Since 1980s the global competition is becoming very important for the world and national economics’ development. It begins to have a decisive influence on the strategic planning and management not only in the largest transnational corporations, but also in companies that have traditionally relied upon the national market. Companies are involved in the processes taking place in international business either directly or indirectly.
International business is similar to the national business in many ways, but there are significant differences that must be taken into account for the successful implementation of international strategies.
The main problem is to overcome differences in national cultures, which manifest themselves quite often. International business operates in countries with different cultures, so the same formal parameters of starting a new business (the amount of capital raised, number of employees, production assets, performance incentives, etc.) can be implemented, when used in different cultural environments, and lead to different results.
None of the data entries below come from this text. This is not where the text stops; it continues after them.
**config.mk**
```make
export PLATFORM = sky130hd
export DESIGN_NAME = egress_reader
export DESIGN_NICKNAME = d
export VERILOG_FILES = /design/src/common/pmem_cfg_pkg.sv /design/src/common/pmem_cmd_pkg.sv /design/src/source/egress_reader.sv
export SDC_FILE = /design/constraint.sdc
export NUM_CORES = 1
export LEC_CHECK = 0
export BUFFER_PORTS_ARGS = -buffer_cell sky130_fd_sc_hd__buf_2
export CELL_PAD_IN_SITES_DETAIL_PLACEMENT = 1
export CELL_PAD_IN_SITES_GLOBAL_PLACEMENT = 1
export CORE_AREA = 5 5 146 148
export DETAILED_ROUTE_END_ITERATION = 12
export DIE_AREA = 0 0 151 153
export GPL_TIMING_DRIVEN = 0
export PLACE_DENSITY_LB_ADDON = 0.1
export SLEW_MARGIN = 20
export SYNTH_ARGS = -nofsm -noshare
export SYNTH_HDL_FRONTEND = slang
export SYNTH_SLANG_ARGS = --single-unit
```
**constraint.sdc**
```tcl
create_clock -name clock -period 6.82 [get_ports clock]
set_input_delay 1.364 -clock clock [delete_from_list [all_inputs] [get_ports clock]]
set_output_delay 1.364 -clock clock [all_outputs]
set_load 0.005 [all_outputs]
```
**src/common/pmem_cfg_pkg.sv**
```systemverilog
package pmem_cfg_pkg;

	// four ingress and four egress interfaces
	localparam int num_iface = 4;
	localparam int iface_w = 2;

	// one beat on the stream
	localparam int data_w = 64;
	// unused bytes in the last beat
	localparam int empty_w = 3;

	// packet store, 256 beats per input
	localparam int addr_w = 8;
	localparam int store_depth = 1 << addr_w;

	// packet tags wrap at 64
	localparam int tag_w = 6;
	localparam int tag_depth = 1 << tag_w;

	// packet length in beats
	localparam int len_w = 6;

	// per-output command queue
	localparam int cmdq_depth = 8;
	localparam int cmdq_ptr_w = $clog2(cmdq_depth);

endpackage

```
**src/common/pmem_cmd_pkg.sv**
```systemverilog
package pmem_cmd_pkg;

	// descriptor is {empty, start address, length}
	localparam int desc_len_lsb = 0;
	localparam int desc_addr_lsb = desc_len_lsb + pmem_cfg_pkg::len_w;
	localparam int desc_empty_lsb = desc_addr_lsb + pmem_cfg_pkg::addr_w;
	localparam int desc_w = desc_empty_lsb + pmem_cfg_pkg::empty_w;

	// command is {input index, descriptor}
	localparam int cmd_in_lsb = desc_w;
	localparam int cmd_w = cmd_in_lsb + pmem_cfg_pkg::iface_w;

	// match result, top down: output, input, tag
	localparam int match_tag_lsb = 0;
	localparam int match_in_lsb = match_tag_lsb + pmem_cfg_pkg::tag_w;
	localparam int match_out_lsb = match_in_lsb + pmem_cfg_pkg::iface_w;
	localparam int match_w = match_out_lsb + pmem_cfg_pkg::iface_w;

	// egress reader states
	typedef enum logic [1:0] {
		idle,
		load,
		stream
	} egress_state_t;

endpackage

```
**src/source/egress_reader.sv**
```systemverilog
`timescale 1ns/10ps

module egress_reader (
	input  logic clock,
	input  logic reset,
	input  logic [pmem_cmd_pkg::cmd_w-1:0] q_head,
	input  logic q_empty,
	output logic q_pop,
	output logic [pmem_cfg_pkg::addr_w-1:0] rd_addr [pmem_cfg_pkg::num_iface],
	input  logic [pmem_cfg_pkg::data_w-1:0] rd_data [pmem_cfg_pkg::num_iface],
	output logic [pmem_cfg_pkg::data_w-1:0] tx_data,
	output logic tx_valid,
	output logic tx_sop,
	output logic tx_eop,
	output logic [pmem_cfg_pkg::empty_w-1:0] tx_empty,
	input  logic tx_ready
);

	pmem_cmd_pkg::egress_state_t state;
	// input whose store is being read
	logic [pmem_cfg_pkg::iface_w-1:0] src_q;
	// next beat address
	logic [pmem_cfg_pkg::addr_w-1:0] addr_q;
	// beats still to send
	logic [pmem_cfg_pkg::len_w-1:0] remain_q;
	logic [pmem_cfg_pkg::empty_w-1:0] pkt_empty_q;
	logic out_adv;
	logic beat_go;
	logic last_beat;

	// head is already valid, take it in the pop cycle
	assign q_pop = (state == pmem_cmd_pkg::idle) && !q_empty;

	// output register free or draining
	assign out_adv = !tx_valid || tx_ready;
	// a beat moves into the output register in load and stream
	assign beat_go = (state != pmem_cmd_pkg::idle) && out_adv;
	assign last_beat = (remain_q == 1'b1);

	// same address to every store, the source mux picks the one we want
	always_comb begin
		for (int i = 0; i < pmem_cfg_pkg::num_iface; i++) begin
			rd_addr[i] = addr_q;
		end
	end

	always_ff @(posedge clock) begin
		if (reset) begin
			state <= pmem_cmd_pkg::idle;
			src_q <= '0;
			addr_q <= '0;
			remain_q <= '0;
		end else begin
			case (state)
				pmem_cmd_pkg::idle: begin
					if (q_pop) begin
						src_q <= q_head[pmem_cmd_pkg::cmd_in_lsb +: pmem_cfg_pkg::iface_w];
						addr_q <= q_head[pmem_cmd_pkg::desc_addr_lsb +: pmem_cfg_pkg::addr_w];
						remain_q <= q_head[pmem_cmd_pkg::desc_len_lsb +: pmem_cfg_pkg::len_w];
						state <= pmem_cmd_pkg::load;
					end
				end
				pmem_cmd_pkg::load, pmem_cmd_pkg::stream: begin
					if (out_adv) begin
						// wraps at the end of the store
						addr_q <= addr_q + 1'b1;
						remain_q <= remain_q - 1'b1;
						state <= last_beat ? pmem_cmd_pkg::idle : pmem_cmd_pkg::stream;
					end
				end
				default: state <= pmem_cmd_pkg::idle;
			endcase
		end
	end

	always_ff @(posedge clock) begin
		if (reset) begin
			tx_valid <= 1'b0;
		end else if (beat_go) begin
			tx_valid <= 1'b1;
		end else if (out_adv) begin
			tx_valid <= 1'b0;
		end
	end

	// payload of the output register, held while stalled
	always_ff @(posedge clock) begin
		if (q_pop) begin
			pkt_empty_q <= q_head[pmem_cmd_pkg::desc_empty_lsb +: pmem_cfg_pkg::empty_w];
		end
		if (beat_go) begin
			tx_data <= rd_data[src_q];
			// first beat always leaves from load
			tx_sop <= (state == pmem_cmd_pkg::load);
			tx_eop <= last_beat;
			tx_empty <= last_beat ? pkt_empty_q : '0;
		end
	end

	a_hold_on_stall: assert property (@(posedge clock) disable iff (reset)
		(tx_valid && !tx_ready) |=>
		(tx_valid && $stable(tx_data) && $stable(tx_sop) && $stable(tx_eop)
			&& $stable(tx_empty)));

endmodule

```
==> impl_metrics.toml, run 1 <==
[worst_setup_path]
end_kind = "output port"
critPathMostFrequentCell = "buf_2"
critPathSlowestCell = "nor2b_1"
slowest_delay_ns = 0.40
cpLargestDelayFamily = "simple AND/OR/NAND/NOR gates"
r2r_cells = 5
cp_num_buf_inv = 2
setup.worst_path.start = "q_empty"
path_max_fanout = 6
start_kind = "input port"
reg2reg_slack_ns = 5.02
crit_type = "in2out"
cp.depth = 3
reg2reg_from = "state[0]"
cp.required_ns = 5.46
worstSetupEndpoint = "q_pop"
crit_chain = "buf_2 > nor2b_1 > buf_2"
crit-reg2reg-capture = "tx_data[8]"
crit_arrival_ns = 2.08

[route]
num_vias = 4444
wl_per_cell_um = 21.75
first_pass_iters = 4
dr.first_iter.drc_count = 219
drc = 0
final_antenna_net_count = 0
via_per_inst = 4.516
wl_um = 21400

[finish]
fillerInstances = 2276
multiInputGateArea_sq_um = 2182
final_cell_mix = "391 x buf_2, 72 x edfxtp_1, 64 x mux4_2, 26 x buf_4, 19 x dfxtp_1"
final_util_pct = 38.78
fin_cells = 984
regArea_sq_um = 2542
drive_gt1_share_pct = 73.17
fin_nets = 992
final_area_sq_um = 7720
syn2layout_area_growth_pct = 52.01
final_common_cell = "buf_2"

[global_route]
grt_max_degree = 24
first_global_vias = 4823
grt_pass1_wl_um = 30730
grt_util_all_layers_pct = 17.88
antenna_found_initial = 3
gr-total-overflow = 0

[timing]
finalSetupViolations = 0
hold_ws_ns = 0.5012
max_slew_margin_pct = 62.14
worst_slew_pin_slew_ns = 0.5679
rsz0062_at_grt = "no"
min_period_over_period_pct = 50.53
period_needed_ns = 3.446
skew_ns = 0.009202
fmax_ghz = 0.2902
slew_violations = 0
finalHoldViolations = 0

[synthesis]
synthTopCellsByArea = "edfxtp_1 43%, mux4_2 28%, dfxtp_1 7.5%"
synth_area_sq_um = 5079
syn-num-nets = 597
synth_top_cell_by_area = "edfxtp_1"
ys_seq_area_share_pct = 50.06
syn_inst = 312
synth_area_per_cell_sq_um = 16.28
yosys_warnings = 0
synth_top_area_share_pct = 42.57
synth_cell_type_count = 45
yosys_register_bits = 91

[placement]
gp_congestion = 0.8014
hpwl_um = 18310
dpl_cell_area_sq_um = 7413
place_inst = 966
io_buffers = 381

[clock_network]
cts_resized = 0
holdBufCountCts = 0
htreeDepth = 3
numClockSinks = 91
cts_tree = "yes"
postCtsSetupRepairBufs = 0
numCtsBuffers = 9
cts_max_path_buffers = 2
clkTransAtPathRegs_ns = 0.07
root_buffer = "clkbuf_16"
clock_latency_ns = 0.35

[hold_path]
min_path_type = "reg2reg"

[power_and_ir_drop]
ir_drop_mv = 0.2280
p_leak_nw = 3.423
power_density_nw_per_um2 = 381.9

[floorplan]
die_y_um = 153
core-area_sq_um = 19910
dieArea_sq_um = 23100
die_width_um = 151
ioPinCount = 382
initial_core_util_pct = 25.51
fp-row-count = 52

[flow_run]
maxCapViolCount = 0

[run_status]
status = "completed"
==> worst reg2reg max path, stage by stage, from the launching register on <==
cell and delay (ns):
dfxtp_1 0.33, inv_1 0.08, ha_1 0.31, nor2b_4 0.34, buf_16 0.22, buf_16 0.20
==> final cells by class <==
cell class	count	share of cell area, %
Sequential cell	91	32.93
Multi-Input combinational cell	170	28.27
Timing Repair Buffer	384	25.77
Buffer	46	4.441
Tap cell	270	4.376
Clock buffer	9	2.917
Clock inverter	7	0.9887
Inverter	5	0.2431
Antenna cell	2	0.06483
==> where the power goes <==
| part | leakage, nW | switching (W) | internal, W |
|---|---|---|---|
| combinational | 2.44 | 0.000727 | 0.000677 |
| clock | 0.144 | 0.000229 | 0.000287 |
| sequential | 0.839 | 0.000106 | 0.000922 |
==> routing by layer <==
| layer | routed length [um] | vias to the layer above | global-route usage [%] |
|---|---|---|---|
| met5 | 12 | - | 0 |
| met4 | 547 | 2 | 6.002 |
| met3 | 1434 | 32 | 4.442 |
| met2 | 11440 | 182 | 32.45 |
| met1 | 7965 | 2173 | 20.25 |
| li1 | - | 2055 | - |
==> worst min path at each step <==
stage                startpoint     endpoint  slack, ns  cells past startpoint
floorplan           remain_q[5]  remain_q[5]       0.47                      2
global placement    remain_q[5]  remain_q[5]       0.49                      2
detailed placement  remain_q[5]  remain_q[5]       0.50                      2
CTS                 remain_q[5]  remain_q[5]       0.50                      2
global route        remain_q[5]  remain_q[5]       0.55                      2
finish              remain_q[5]  remain_q[5]       0.50                      2
==> per-stage QoR <==
step / setup WS, ns / power [W] / TNS [ns]
final: 3.374 / 0.002948 / 0
after global routing: 3.267 / 0.003149 / 0
after CTS: 3.354 / 0.003008 / 0
after detailed placement: 3.356 / 0.002480 / 0
after global placement: -0.01653 / 0.002416 / -0.8187
after floorplan: 1.747 / 0.001809 / 0
==> state kept, by name, summed over array words and instances, names as in the netlist <==
signal / cells
tx_empty: 3
addr_q: 8
tx_sop: 1
tx_data: 64
remain_q: 6
tx_valid: 1
tx_eop: 1
pkt_empty_q: 3
src_q: 2
state: 2
==> synthesized netlist by cell type, drive strengths merged <==
cell type	n
o22a	1
o32ai	2
a211oi	7
and4	1
or3	1
o211a	1
dfxtp	19
o22ai	2
nor3	1
a21o	1
nor4	1
mux2i	4
nand4b	1
edfxtp	72
nand2	13
o211ai	1
o2bb2ai	3
o21ai	7
nand3b	2
a311oi	1
a221oi	1
o31a	1
or2	1
nor2b	3
ha	6
nand3	4
clkbuf	2
a21oi	16
and3	4
mux4	64
nand4	3
nand2b	3
a31oi	1
buf	44
inv	5
and2	3
nor2	10
==> kinds of logic after synthesis <==
logic type / Yosys count / synth area share, %
flip-flops: 91 / 50.06
multiplexers: 68 / 29.17
buffers and inverters: 51 / 7.120
AND/OR/NAND/NOR: 51 / 5.593
AO/OA/AOI/OAI: 45 / 6.578
adder cells (fa/ha/maj): 6 / 1.478
No activity file was read; power rests on OpenSTA's default activity.
==> inputs of run 2 (changes only) <==
--- a/config.mk
+++ b/config.mk
@@ -8,9 +8,9 @@
 export BUFFER_PORTS_ARGS = -buffer_cell sky130_fd_sc_hd__buf_2
 export CELL_PAD_IN_SITES_DETAIL_PLACEMENT = 1
 export CELL_PAD_IN_SITES_GLOBAL_PLACEMENT = 1
-export CORE_AREA = 5 5 146 148
+export CORE_AREA = 5 5 145 147
 export DETAILED_ROUTE_END_ITERATION = 12
-export DIE_AREA = 0 0 151 153
+export DIE_AREA = 0 0 150 152
 export GPL_TIMING_DRIVEN = 0
 export PLACE_DENSITY_LB_ADDON = 0.1
 export SLEW_MARGIN = 20
==> constraint.sdc (replaced) <==
create_clock -name clock -period 3.3 [get_ports clock]
set_input_delay 0.66 -clock clock [delete_from_list [all_inputs] [get_ports clock]]
set_output_delay 0.66 -clock clock [all_outputs]
set_load 0.005 [all_outputs]
==> impl_metrics.toml, run 2 (synthesis gave the netlist of run 1 again) <==
[floorplan]
initial_core_util_pct = 25.68
dieArea_sq_um = 22800
die_width_um = 150
die_y_um = 152
core-area_sq_um = 19780
ioPinCount = 382
fp-row-count = 52

[clock_network]
cts_resized = 0
htreeDepth = 3
clock_latency_ns = 0.34
numClockSinks = 91
root_buffer = "clkbuf_16"
numCtsBuffers = 9
clkTransAtPathRegs_ns = 0.07
postCtsSetupRepairBufs = 0
cts_max_path_buffers = 2
holdBufCountCts = 0
cts_tree = "yes"

[timing]
finalHoldViolations = 0
slew_violations = 0
period_needed_ns = 2.528
worst_slew_pin_slew_ns = 0.7575
finalSetupViolations = 0
hold_ws_ns = 0.4955
min_period_over_period_pct = 76.59
max_slew_margin_pct = 49.39
fmax_ghz = 0.3956
rsz0062_at_grt = "no"
skew_ns = 0.009535

[finish]
drive_gt1_share_pct = 73.00
fin_nets = 991
final_common_cell = "buf_2"
largest_reg_flops = 64
regMostFlops = "tx_data"
top_regs = "tx_data: 64 flops, addr_q: 8 flops, remain_q: 6 flops"
syn2layout_area_growth_pct = 50.83
final_cell_mix = "391 x buf_2, 72 x edfxtp_1, 64 x mux4_2, 26 x buf_4, 19 x dfxtp_1"
fillerInstances = 2269
final_util_pct = 38.73

[route]
via_per_inst = 4.629
final_antenna_net_count = 0
dr.first_iter.drc_count = 167
drc = 0
wl_um = 21510
wl_per_cell_um = 21.88
first_pass_iters = 4
num_vias = 4550

[worst_setup_path]
end_kind = "output port"
path_max_fanout = 6
crit_chain = "inv_1 > ha_1 > nor2b_1 > buf_2"
cp.required_ns = 2.64
start_kind = "flop"
slowest_delay_ns = 0.53
crit_arrival_ns = 1.87
crit_type = "reg2out"
critPathSlowestCell = "nor2b_1"
reg2reg_slack_ns = 1.16

[global_route]
antenna_found_initial = 2
grt_max_degree = 25
first_global_vias = 5153
grt_util_all_layers_pct = 18.21
grt_pass1_wl_um = 31110
gr-total-overflow = 0

[flow_run]
maxCapViolCount = 0

[power_and_ir_drop]
power_density_nw_per_um2 = 775.7
ir_drop_mv = 0.4148
p_leak_nw = 3.389

[run_status]
status = "completed"

[placement]
io_buffers = 381
gp_congestion = 0.8358
hpwl_um = 18490

[hold_path]
min_path_type = "in2reg"
[run 2: area by class of cell]
cell class,instances,area (sq um),share of cell area (%)
Sequential cell,91,2542,33.19
Multi-Input combinational cell,170,2182,28.49
Timing Repair Buffer,383,1962,25.61
Buffer,46,342.8,4.476
Tap cell,270,337.8,4.410
Clock buffer,10,229.0,2.989
Clock inverter,6,40.04,0.5227
Inverter,5,18.77,0.2450
Antenna cell,2,5.005,0.06534
[run 2: power breakdown]
part           switching, W  internal (W)
logic               0.00150       0.00136
clock network      0.000437      0.000510
registers          0.000232       0.00191
[run 2: worst paths after layout]
kind,from,endpoint,cells after the start
setup reg to reg,state[0],tx_data[31],5
hold reg to reg,remain_q[5],remain_q[5],2
hold / removal,q_head[14],pkt_empty_q[0],1
setup / recovery,state[1],q_pop,4
[run 2: per-layer routing]
metal | vias up | GRT usage, % | wire [um]
li1 | 2052 | - | -
met1 | 2250 | 20.05 | 7888
met2 | 229 | 33.65 | 11460
met3 | 19 | 5.004 | 1807
met4 | 0 | 5.621 | 345
met5 | - | 0 | 0
[run 2: worst max-delay path: cells and delay by family, from the launching register on]
family / cells / cell delay (ns)
adder cells (fa/ha/maj): 1 / 0.36
buffers and inverters: 2 / 0.34
flip-flops: 1 / 0.30
AND/OR/NAND/NOR: 1 / 0.53
[run 2: metrics by stage]
step / power (W) / cell area (sq um) / TNS, ns / instances / setup slack (ns)
6_report: 0.005941 / 7660 / 0 / 983 / 0.7724
3_5_place_dp: 0.005083 / 7386 / 0 / 965 / 0.9269
3_3_place_gp: 0.004928 / 7326 / -43.64 / 963 / -0.6429
4_1_cts: 0.006065 / 7655 / 0 / 981 / 0.7375
2_1_floorplan: 0.003716 / 5081 / 0 / 312 / 0.2567
5_1_grt: 0.006345 / 7660 / 0 / 983 / 0.5791
==> inputs of run 3 (changes only) <==
--- a/config.mk
+++ b/config.mk
@@ -8,9 +8,9 @@
 export BUFFER_PORTS_ARGS = -buffer_cell sky130_fd_sc_hd__buf_2
 export CELL_PAD_IN_SITES_DETAIL_PLACEMENT = 1
 export CELL_PAD_IN_SITES_GLOBAL_PLACEMENT = 1
-export CORE_AREA = 5 5 145 147
+export CORE_MARGIN = 5
+export CORE_UTILIZATION = 27
 export DETAILED_ROUTE_END_ITERATION = 12
-export DIE_AREA = 0 0 150 152
 export GPL_TIMING_DRIVEN = 0
 export PLACE_DENSITY_LB_ADDON = 0.1
 export SLEW_MARGIN = 20
==> constraint.sdc (replaced) <==
create_clock -name clock -period 2.1 [get_ports clock]
set_input_delay 0.42 -clock clock [delete_from_list [all_inputs] [get_ports clock]]
set_output_delay 0.42 -clock clock [all_outputs]
set_load 0.005 [all_outputs]
==> impl_metrics.toml, run 3 (synthesis gave the netlist of run 1 again) <==
[power_and_ir_drop]
ir_drop_mv = 0.6377
p_leak_nw = 3.426
power.total_w = 0.009583
power_density_nw_per_um2 = 1251

[route]
first_pass_iters = 4
drc = 0
final_antenna_net_count = 0
dr.first_iter.drc_count = 146
wl_um = 21590
via_per_inst = 4.765
wl_per_cell_um = 22.82
num_vias = 4508

[global_route]
busiest_layer = "met2"
use_met3_pct = 5.583
gr-total-overflow = 0
use_met1_pct = 22.48
grt_use_met2_pct = 33.62
antenna_found_initial = 3
grt_util_all_layers_pct = 19.16
grt_max_degree = 26
grt_pass1_wl_um = 31180
first_global_vias = 5006

[timing]
fmax_ghz = 0.5102
slew_violations = 0
rsz0062_at_grt = "no"
worst_slew_pin_slew_ns = 0.6720
finalHoldViolations = 0
min_period_over_period_pct = 93.33
setup_ws_ns = 0.1400
finalSetupViolations = 0
max_slew_margin_pct = 55.20
skew_ns = 0.009963
hold_ws_ns = 0.2569
period_needed_ns = 1.960

[placement]
dp_slack_ns = -0.02754
hpwl_um = 18160
io_buffers = 381
gp_congestion = 0.8489
dpl_cell_area_sq_um = 7336

[hold_path]
min_to = "pkt_empty_q[2]"
min_path_type = "in2reg"
min_from = "q_head[16]"
whs_path_depth = 1

[worst_setup_path]
crit-reg2reg-capture = "tx_data[5]"
crit_arrival_ns = 1.54
reg2reg_from = "state[0]"
end_kind = "output port"
r2r_cells = 5
cp.required_ns = 1.68
crit_type = "reg2out"
start_kind = "flop"
reg2reg_slack_ns = 0.26
path_max_fanout = 7

[finish]
top_regs = "tx_data: 64 flops, addr_q: 8 flops, remain_q: 6 flops"
final_cell_mix = "391 x buf_2, 72 x edfxtp_1, 64 x mux4_2, 26 x buf_4, 19 x dfxtp_1"
drive_gt1_share_pct = 73.42
fin_nets = 992
final_area_sq_um = 7662
syn2layout_area_growth_pct = 50.87
final_common_cell = "buf_2"
largest_reg_flops = 64
regMostFlops = "tx_data"

[clock_network]
numCtsBuffers = 9
cts_max_path_buffers = 2
clkTransAtPathRegs_ns = 0.06
numClockSinks = 91
clock_latency_ns = 0.34
root_buffer = "clkbuf_16"
htreeDepth = 3
holdBufCountCts = 0
cts_tree = "yes"

[floorplan]
core-area_sq_um = 18640
dieArea_sq_um = 21650
ioPinCount = 382
die_y_um = 147.2
die_width_um = 147.2
fp-row-count = 50
initial_core_util_pct = 27.24

[run_status]
status = "completed"

[flow_run]
maxCapViolCount = 0
run 3: changes by cell type in the layout (fill, tap and decap cells not counted), sizes merged:
cell      delta
bufinv       +2
nor2b        +1
diode        -1
inv          -1
clkinv       +1
clkinvlp     -3
run 3: per-layer routing:
layer / wire, um / part of all wire, %
met2: 11290 / 52
met5: 21 / 0.097
met4: 481 / 2.2
met3: 1551 / 7.2
met1: 8246 / 38
run 3: cell type report:
class                           count  area [sq um]
Sequential cell                    91          2542
Clock inverter                      5         78.83
Antenna cell                        1         2.502
Multi-Input combinational cell    171          2201
Timing Repair Buffer              383          1954
Inverter                            5         18.77
Clock buffer                       10         229.0
Fill cell                        2110         10980
Buffer                             46         342.8
Tap cell                          234         292.8
run 3: per-stage QoR:
stage	util [%]	TNS, ns	instances
after detailed placement	39.35	-0.6122	929
after CTS	41.01	0	944
after floorplan	-	0	312
after global placement	39.09	-35.27	927
after global routing	41.10	0	946
final	41.10	0	946
run 3: worst max path at each step:
stage	from	end	slack (ns)	depth (start not counted)
2_1_floorplan	state[0]	tx_data[0]	0.04	3
3_3_place_gp	tx_ready	tx_data[6]	-0.52	3
3_5_place_dp	tx_ready	tx_data[11]	-0.03	5
4_1_cts	state[0]	tx_data[11]	0.02	5
5_1_grt	state[1]	q_pop	0.07	4
6_report	state[1]	q_pop	0.14	4
run 3: worst max-delay path, stage by stage, from the launching register on:
cell and delay [ns]:
dfxtp_1 0.30, inv_1 0.11, ha_2 0.33, nor2b_4 0.30, buf_2 0.16
run 3: power breakdown:
part	switching [W]	total, W	internal [W]
sequential	0.000376	0.00338	0.00300
clock	0.000677	0.00171	0.00104
combinational	0.00236	0.00449	0.00213
run 3: timing repair:
| action | CTS | global route |
|---|---|---|
| resized for setup | 1 | 1 |
| buffers inserted | 0 | 0 |
| cloned | 0 | 1 |
| setup endpoints to repair | 1 | 24 |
International businesses face some serious challenges – issues and solutions about what products (services) should be attractive for various foreign markets, possible problems with the transfer of currency, the uncertainties associated with predicting the costs and profitability, creating significant management problems, the impact of different cultures, the complexity of choosing the optimal structure for international business, taxation and pricing, high political risks, etc.
Specifics of financial planning is determined by the following problems: volatility in exchange rates, revaluation of currencies, particularly the national taxation, possible difficulties with the export of funds from abroad, problems with in-house transfer pricing, problems in terms of estimating performance of foreign subsidiaries, etc.